TASK BRIEF => Output every entry below exactly as it is written.

DATASET ENTRIES =>
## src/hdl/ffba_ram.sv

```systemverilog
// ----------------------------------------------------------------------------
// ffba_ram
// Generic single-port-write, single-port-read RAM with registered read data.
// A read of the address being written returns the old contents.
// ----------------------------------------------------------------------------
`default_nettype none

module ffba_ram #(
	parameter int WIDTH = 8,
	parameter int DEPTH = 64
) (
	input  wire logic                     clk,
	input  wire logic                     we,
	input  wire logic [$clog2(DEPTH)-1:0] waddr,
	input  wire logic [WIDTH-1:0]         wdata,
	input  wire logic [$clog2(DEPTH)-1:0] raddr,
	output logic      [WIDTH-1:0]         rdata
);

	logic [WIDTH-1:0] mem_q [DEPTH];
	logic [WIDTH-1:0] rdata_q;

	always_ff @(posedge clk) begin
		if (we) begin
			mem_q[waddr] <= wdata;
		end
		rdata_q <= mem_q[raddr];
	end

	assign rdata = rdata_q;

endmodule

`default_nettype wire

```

OUTPUT =>
## src/hdl/ffba_ram.sv

```systemverilog
// ----------------------------------------------------------------------------
// ffba_ram
// Generic single-port-write, single-port-read RAM with registered read data.
// A read of the address being written returns the old contents.
// ----------------------------------------------------------------------------
`default_nettype none

module ffba_ram #(
	parameter int WIDTH = 8,
	parameter int DEPTH = 64
) (
	input  wire logic                     clk,
	input  wire logic                     we,
	input  wire logic [$clog2(DEPTH)-1:0] waddr,
	input  wire logic [WIDTH-1:0]         wdata,
	input  wire logic [$clog2(DEPTH)-1:0] raddr,
	output logic      [WIDTH-1:0]         rdata
);

	logic [WIDTH-1:0] mem_q [DEPTH];
	logic [WIDTH-1:0] rdata_q;

	always_ff @(posedge clk) begin
		if (we) begin
			mem_q[waddr] <= wdata;
		end
		rdata_q <= mem_q[raddr];
	end

	assign rdata = rdata_q;

endmodule

`default_nettype wire

```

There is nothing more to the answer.